United States Air Force general

General Alton Davis Slay, Sr. (November 11, 1924 – November 16, 2015) was a four star United States Air Force general and former commander, Air Force Systems Command, Andrews Air Force Base, Maryland.

Slay was a native of Crystal Springs, Mississippi. He was a command pilot with more than 8,000 flying hours, principally in single-engine and jet fighter aircraft, accumulated since his graduation from flying school at Craig Field, Alabama, in 1944. He flew 181 combat missions over Southeast Asia in jet fighters. He was a graduate of the Navy Parachutist School and wore the Senior Air Force Parachutist Badge and the Senior Missileman Badge.

Slay was a 1965 graduate of George Washington University at Washington, D.C., with a degree in mathematics; he attended the six-week Harvard Business School Advanced Management Program; and the Canadian National Defence College.

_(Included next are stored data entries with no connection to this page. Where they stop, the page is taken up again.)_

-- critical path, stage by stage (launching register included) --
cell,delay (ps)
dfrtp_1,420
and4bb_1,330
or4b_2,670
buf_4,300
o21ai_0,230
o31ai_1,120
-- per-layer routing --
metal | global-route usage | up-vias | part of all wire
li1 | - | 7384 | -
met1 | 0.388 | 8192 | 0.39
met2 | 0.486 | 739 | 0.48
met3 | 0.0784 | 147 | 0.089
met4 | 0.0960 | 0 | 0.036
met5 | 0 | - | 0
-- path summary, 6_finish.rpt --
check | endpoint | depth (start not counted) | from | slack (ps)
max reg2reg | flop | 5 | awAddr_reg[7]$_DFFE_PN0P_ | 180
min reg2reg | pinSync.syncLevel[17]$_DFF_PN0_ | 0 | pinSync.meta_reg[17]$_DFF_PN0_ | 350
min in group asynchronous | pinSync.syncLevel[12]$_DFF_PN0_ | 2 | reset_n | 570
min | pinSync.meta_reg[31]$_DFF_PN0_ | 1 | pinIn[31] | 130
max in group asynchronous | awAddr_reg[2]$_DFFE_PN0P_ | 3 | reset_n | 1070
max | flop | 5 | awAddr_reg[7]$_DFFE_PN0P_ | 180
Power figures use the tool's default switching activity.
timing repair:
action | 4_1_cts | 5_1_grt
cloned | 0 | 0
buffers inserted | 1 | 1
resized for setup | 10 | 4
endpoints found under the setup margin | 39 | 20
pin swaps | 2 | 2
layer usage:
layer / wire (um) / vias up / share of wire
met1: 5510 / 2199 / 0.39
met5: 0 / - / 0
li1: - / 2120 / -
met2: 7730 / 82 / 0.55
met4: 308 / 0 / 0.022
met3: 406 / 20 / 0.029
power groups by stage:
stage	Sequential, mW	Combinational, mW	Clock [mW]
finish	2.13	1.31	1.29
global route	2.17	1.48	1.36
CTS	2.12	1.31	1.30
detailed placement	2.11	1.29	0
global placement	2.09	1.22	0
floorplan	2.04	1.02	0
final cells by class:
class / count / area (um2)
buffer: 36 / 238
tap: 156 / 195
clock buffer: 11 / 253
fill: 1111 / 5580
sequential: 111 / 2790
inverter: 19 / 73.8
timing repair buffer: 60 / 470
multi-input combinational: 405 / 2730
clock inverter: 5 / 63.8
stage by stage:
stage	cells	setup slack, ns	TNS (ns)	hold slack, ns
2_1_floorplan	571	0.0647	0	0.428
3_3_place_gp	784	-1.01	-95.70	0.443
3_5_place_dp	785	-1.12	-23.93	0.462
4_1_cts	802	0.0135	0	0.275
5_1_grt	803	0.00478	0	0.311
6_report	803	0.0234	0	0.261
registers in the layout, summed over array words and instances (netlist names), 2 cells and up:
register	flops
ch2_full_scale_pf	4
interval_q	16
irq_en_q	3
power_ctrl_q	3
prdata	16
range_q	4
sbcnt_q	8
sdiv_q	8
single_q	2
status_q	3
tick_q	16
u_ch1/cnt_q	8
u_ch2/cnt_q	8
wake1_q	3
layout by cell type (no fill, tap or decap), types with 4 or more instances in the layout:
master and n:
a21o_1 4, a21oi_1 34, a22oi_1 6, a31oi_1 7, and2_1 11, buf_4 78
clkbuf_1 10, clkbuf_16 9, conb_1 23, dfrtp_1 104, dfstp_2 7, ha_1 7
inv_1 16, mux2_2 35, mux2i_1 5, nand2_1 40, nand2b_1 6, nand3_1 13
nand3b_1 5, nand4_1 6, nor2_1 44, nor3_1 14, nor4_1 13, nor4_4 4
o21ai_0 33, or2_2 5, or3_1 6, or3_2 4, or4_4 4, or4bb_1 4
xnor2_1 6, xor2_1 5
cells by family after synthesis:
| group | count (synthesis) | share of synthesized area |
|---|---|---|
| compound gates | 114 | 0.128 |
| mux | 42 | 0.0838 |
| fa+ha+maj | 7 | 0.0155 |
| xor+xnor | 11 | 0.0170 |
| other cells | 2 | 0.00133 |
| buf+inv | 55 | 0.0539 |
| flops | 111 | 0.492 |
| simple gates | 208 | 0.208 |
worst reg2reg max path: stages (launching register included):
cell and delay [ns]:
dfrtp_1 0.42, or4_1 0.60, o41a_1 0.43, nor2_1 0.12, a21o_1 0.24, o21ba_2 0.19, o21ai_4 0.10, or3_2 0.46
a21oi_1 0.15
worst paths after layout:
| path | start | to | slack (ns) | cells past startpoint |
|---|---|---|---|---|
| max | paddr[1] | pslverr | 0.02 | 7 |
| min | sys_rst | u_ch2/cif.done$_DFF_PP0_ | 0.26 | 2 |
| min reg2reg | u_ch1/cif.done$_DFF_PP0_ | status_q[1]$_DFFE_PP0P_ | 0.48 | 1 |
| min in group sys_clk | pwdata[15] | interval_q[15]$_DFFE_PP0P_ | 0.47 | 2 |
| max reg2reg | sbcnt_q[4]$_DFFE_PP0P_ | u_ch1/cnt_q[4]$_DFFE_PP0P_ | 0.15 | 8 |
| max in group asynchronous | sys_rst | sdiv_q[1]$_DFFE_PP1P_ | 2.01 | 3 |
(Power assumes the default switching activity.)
**src/hw/lsm_consts.svh**
```systemverilog
// constants for the led status mux: offsets, fields, resets, timing
//------------------------------------------------------------------
//------------------------------------------------------------------
`ifndef LSM_CONSTS_SVH
`define LSM_CONSTS_SVH

// byte offsets on the register bus
`define LSM_ADDR_W 4
`define LSM_OFS_TWO 4'h0
`define LSM_OFS_THREE 4'h4

// control field positions
`define LSM_B_COL 0
`define LSM_B_JAB 1
`define LSM_B_RCV 2
`define LSM_B_POL 3
`define LSM_B_TX 4
`define LSM_B_MATCH 5
`define LSM_B_PSE 7
`define LSM_B_INV 14
`define LSM_B_RAW 15

// reset values and writable bit masks
`define LSM_RST_TWO 16'h0088
`define LSM_RST_THREE 16'h0090
`define LSM_WMASK_TWO 16'h40BF
`define LSM_WMASK_THREE 16'h00BF

// stretch time and clock period in ns
`define LSM_STRETCH_NS 100000
`define LSM_CLK_NS 50
`define LSM_STRETCH_CYC (`LSM_STRETCH_NS / `LSM_CLK_NS)
`define LSM_CNT_W 11

// axi responses
`define LSM_RESP_OKAY 2'h0
`define LSM_RESP_SLVERR 2'h2

`endif

```
**src/hw/lsm_pkg.sv**
```systemverilog
// types shared by the led status mux
package lsm_pkg;
	// one control register image
	typedef logic [15:0] lsm_reg_t;
	// read channel state, one-hot
	typedef enum logic [1:0] {
		LSM_RD_IDLE = 2'h1,
		LSM_RD_RESP = 2'h2
	} lsm_rd_state_t;
endpackage : lsm_pkg

```
**src/hw/lsm_led_status_mux.sv**
```systemverilog
// programmable led status mux with axi4-lite control registers
//
// Decided for this implementation: the register offsets and the AXI4-Lite register port.
`include "lsm_consts.svh"

module lsm_led_status_mux (
	// clock and reset
	input wire logic clk,
	input wire logic reset,
	// write address channel
	input wire logic [`LSM_ADDR_W-1:0] s_axi_awaddr,
	input wire logic s_axi_awvalid,
	output logic s_axi_awready,
	// write data channel
	input wire logic [31:0] s_axi_wdata,
	input wire logic [3:0] s_axi_wstrb,
	input wire logic s_axi_wvalid,
	output logic s_axi_wready,
	// write response channel
	output logic [1:0] s_axi_bresp,
	output logic s_axi_bvalid,
	input wire logic s_axi_bready,
	// read address channel
	input wire logic [`LSM_ADDR_W-1:0] s_axi_araddr,
	input wire logic s_axi_arvalid,
	output logic s_axi_arready,
	// read data channel
	output logic [31:0] s_axi_rdata,
	output logic [1:0] s_axi_rresp,
	output logic s_axi_rvalid,
	input wire logic s_axi_rready,
	// network events, synchronous levels
	input wire logic tx_activity,
	input wire logic rx_activity,
	input wire logic rx_addr_match,
	input wire logic polarity_good,
	input wire logic jabber,
	input wire logic collision,
	// indicator pins
	output logic indicator_pin_two,
	output logic indicator_pin_three
);
	import lsm_pkg::*;

	//------------------------------------------------------------------
	// helper functions
	//------------------------------------------------------------------
	// address decode: bit 0 led two, bit 1 led three, zero unmapped
	function automatic logic [1:0] lsm_sel(input logic [`LSM_ADDR_W-1:0] a);
		lsm_sel = {a == `LSM_OFS_THREE, a == `LSM_OFS_TWO};
	endfunction : lsm_sel

	// byte-lane merge limited to writable bits
	function automatic lsm_reg_t lsm_merge(input lsm_reg_t old, input lsm_reg_t d,
			input logic [1:0] strb, input lsm_reg_t mask);
		lsm_reg_t m;
		m = {{8{strb[1]}}, {8{strb[0]}}} & mask;
		lsm_merge = (old & ~m) | (d & m);
	endfunction : lsm_merge

	//------------------------------------------------------------------
	// state declarations
	//------------------------------------------------------------------
	lsm_reg_t ctrl [2]; // control registers, index 0 two, 1 three
	lsm_reg_t next_ctrl [2];
	logic [1:0] raw; // unstretched or-state per led
	logic [1:0] lit; // stretched assertion per led
	logic aw_held; // write address captured
	logic next_aw_held;
	logic w_held; // write data captured
	logic next_w_held;
	logic [`LSM_ADDR_W-1:0] aw_addr; // captured write address
	logic [`LSM_ADDR_W-1:0] next_aw_addr;
	lsm_reg_t w_data; // captured low half of write data
	lsm_reg_t next_w_data;
	logic [1:0] w_strb; // captured low byte strobes
	logic [1:0] next_w_strb;
	logic bvalid; // write answer pending
	logic next_bvalid;
	logic [1:0] bresp;
	logic [1:0] next_bresp;
	lsm_rd_state_t rd_state; // read channel state
	lsm_rd_state_t next_rd_state;
	logic [31:0] rdata;
	logic [31:0] next_rdata;
	logic [1:0] rresp;
	logic [1:0] next_rresp;
	logic pin_two; // registered pin levels
	logic next_pin_two;
	logic pin_three;
	logic next_pin_three;
	logic [1:0] wsel; // decode of captured write address
	logic [1:0] rsel; // decode of read address

	//------------------------------------------------------------------
	// handshake outputs
	//------------------------------------------------------------------
	// hold off new writes until the answer is taken: one write at a time
	assign s_axi_awready = !aw_held && !bvalid;
	assign s_axi_wready = !w_held && !bvalid;
	assign s_axi_bvalid = bvalid;
	assign s_axi_bresp = bresp;
	assign s_axi_arready = (rd_state == LSM_RD_IDLE);
	assign s_axi_rvalid = (rd_state == LSM_RD_RESP);
	assign s_axi_rdata = rdata;
	assign s_axi_rresp = rresp;
	assign indicator_pin_two = pin_two;
	assign indicator_pin_three = pin_three;
	assign wsel = lsm_sel(aw_addr);
	assign rsel = lsm_sel(s_axi_araddr);

	//------------------------------------------------------------------
	// write path and control registers
	//------------------------------------------------------------------
	// next values: capture address and data in either order, then commit
	always_comb begin
		next_aw_held = aw_held;
		next_w_held = w_held;
		next_aw_addr = aw_addr;
		next_w_data = w_data;
		next_w_strb = w_strb;
		next_bvalid = bvalid;
		next_bresp = bresp;
		next_ctrl = ctrl;
		// answer taken
		if (bvalid && s_axi_bready) begin
			next_bvalid = 1'b0;
		end
		// address arrives
		if (s_axi_awvalid && s_axi_awready) begin
			next_aw_held = 1'b1;
			next_aw_addr = s_axi_awaddr;
		end
		// data arrives; upper half has no storage
		if (s_axi_wvalid && s_axi_wready) begin
			next_w_held = 1'b1;
			next_w_data = s_axi_wdata[15:0];
			next_w_strb = s_axi_wstrb[1:0];
		end
		// both present: commit, masks keep reserved and raw bits zero
		if (aw_held && w_held && !bvalid) begin
			next_aw_held = 1'b0;
			next_w_held = 1'b0;
			next_bvalid = 1'b1;
			next_bresp = (wsel != 2'h0) ? `LSM_RESP_OKAY : `LSM_RESP_SLVERR;
			if (wsel[0]) begin
				next_ctrl[0] = lsm_merge(ctrl[0], w_data, w_strb, `LSM_WMASK_TWO);
			end
			if (wsel[1]) begin
				next_ctrl[1] = lsm_merge(ctrl[1], w_data, w_strb, `LSM_WMASK_THREE);
			end
		end
	end

	// register the write path
	always_ff @(posedge clk or posedge reset) begin
		if (reset) begin
			aw_held <= 1'b0;
			w_held <= 1'b0;
			aw_addr <= '0;
			w_data <= '0;
			w_strb <= 2'h0;
			bvalid <= 1'b0;
			bresp <= `LSM_RESP_OKAY;
			ctrl[0] <= `LSM_RST_TWO;
			ctrl[1] <= `LSM_RST_THREE;
		end else begin
			aw_held <= next_aw_held;
			w_held <= next_w_held;
			aw_addr <= next_aw_addr;
			w_data <= next_w_data;
			w_strb <= next_w_strb;
			bvalid <= next_bvalid;
			bresp <= next_bresp;
			ctrl <= next_ctrl;
		end
	end

	//------------------------------------------------------------------
	// read path
	//------------------------------------------------------------------
	// next values: data latched at address acceptance, shown next cycle
	always_comb begin
		next_rd_state = rd_state;
		next_rdata = rdata;
		next_rresp = rresp;
		unique case (rd_state)
			LSM_RD_IDLE: begin
				if (s_axi_arvalid) begin
					next_rd_state = LSM_RD_RESP;
					next_rdata = 32'h0;
					next_rresp = (rsel != 2'h0) ? `LSM_RESP_OKAY : `LSM_RESP_SLVERR;
					// bit 15 shows the live unstretched state
					if (rsel[0]) begin
						next_rdata[15:0] = {raw[0], ctrl[0][14:0]};
					end
					if (rsel[1]) begin
						next_rdata[15:0] = {raw[1], ctrl[1][14:0]};
					end
				end
			end
			LSM_RD_RESP: begin
				if (s_axi_rready) begin
					next_rd_state = LSM_RD_IDLE;
				end
			end
		endcase
	end

	// register the read path
	always_ff @(posedge clk or posedge reset) begin
		if (reset) begin
			rd_state <= LSM_RD_IDLE;
			rdata <= 32'h0;
			rresp <= `LSM_RESP_OKAY;
		end else begin
			rd_state <= next_rd_state;
			rdata <= next_rdata;
			rresp <= next_rresp;
		end
	end

	//------------------------------------------------------------------
	// event selection and pulse stretchers, one per led
	//------------------------------------------------------------------
	for (genvar i = 0; i < 2; i++) begin : g_led
		logic rx_term; // receive activity after address filter
		logic [`LSM_CNT_W-1:0] cnt; // stretch cycles remaining
		logic [`LSM_CNT_W-1:0] next_cnt;

		// address-match filter only gates receive activity
		assign rx_term = rx_activity && (!ctrl[i][`LSM_B_MATCH] || rx_addr_match);

		// or of all enabled functions
		assign raw[i] = (ctrl[i][`LSM_B_TX] && tx_activity)
			|| (ctrl[i][`LSM_B_POL] && polarity_good)
			|| (ctrl[i][`LSM_B_RCV] && rx_term)
			|| (ctrl[i][`LSM_B_JAB] && jabber)
			|| (ctrl[i][`LSM_B_COL] && collision);

		// reload while any event is active, count down after the last
		always_comb begin
			next_cnt = cnt;
			if (raw[i]) begin
				next_cnt = `LSM_CNT_W'(`LSM_STRETCH_CYC);
			end else if (cnt != '0) begin
				next_cnt = cnt - `LSM_CNT_W'(1);
			end
		end

		// register the stretch count
		always_ff @(posedge clk or posedge reset) begin
			if (reset) begin
				cnt <= '0;
			end else begin
				cnt <= next_cnt;
			end
		end

		// stretcher only lengthens when enabled
		assign lit[i] = raw[i] || (ctrl[i][`LSM_B_PSE] && cnt != '0);
	end

	//------------------------------------------------------------------
	// pin drivers
	//------------------------------------------------------------------
	// invert set: active high; clear: active low, so a lit led pulls low
	always_comb begin
		next_pin_two = ctrl[0][`LSM_B_INV] ? lit[0] : !lit[0];
		next_pin_three = !lit[1];
	end

	// pins idle high (unlit) through reset since invert resets clear
	always_ff @(posedge clk or posedge reset) begin
		if (reset) begin
			pin_two <= 1'b1;
			pin_three <= 1'b1;
		end else begin
			pin_two <= next_pin_two;
			pin_three <= next_pin_three;
		end
	end
endmodule : lsm_led_status_mux

```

His assignments included deputy chief of staff, research and development, Headquarters U.S. Air Force, Washington, D.C., vice commander of the Air Training Command, San Antonio, Texas; commander of the Lowry Technical Training Command, Denver; deputy chief of staff, operations, Seventh Air Force, in Southeast Asia; director of operations, Military Assistance Command, Vietnam; deputy chief of staff, operations, Air Force Systems Command; commander of the Air Force Flight Test Center, Edwards Air Force Base, California; and assistant deputy chief of staff, plans and operations, U.S. Air Forces in Europe. He assumed command of Systems Command in March 1978, and was promoted to four star rank on April 1, 1978. Slay retired from the Air Force on January 31, 1981.

==Awards and decorations==
| | US Air Force Command Pilot Badge |
| | Senior Missile Maintenance Badge |
| | Senior Parachutist Badge |
| | Air Force Distinguished Service Medal with two bronze oak leaf clusters |
| | Legion of Merit with four oak leaf clusters |
| | Soldier's Medal |
| | Air Medal with six oak leaf clusters |
| | Air Force Commendation Medal with oak leaf cluster |
| | Army Commendation Medal |
| | Air Force Outstanding Unit Award |
| | Combat Readiness Medal |
| | Army Good Conduct Medal |
| | American Campaign Medal |
| | World War II Victory Medal |
| | National Defense Service Medal with one bronze service star |
| | Korean Service Medal |
| | Vietnam Service Medal with three service stars |
| | Air Force Longevity Service Award with silver and three bronze oak leaf clusters |
| | Small Arms Expert Marksmanship Ribbon |
| | Air Force Distinguished Service Order, 1st class (Vietnam) |
| | Vietnamese Cross of Gallantry with palm |
| | Vietnam Armed Forces Honor Medal, 1st class |
| | United Nations Korea Medal |
| | Vietnam Campaign Medal |

In 2005, Slay won four gold medals at the National Senior Games in cycling. As of 2007, at age 83, he was still competing in the Senior Games cycling events. He resided in Warrenton, Virginia until he died of blood cancer on November 16, 2015, 5 days after his 91st birthday.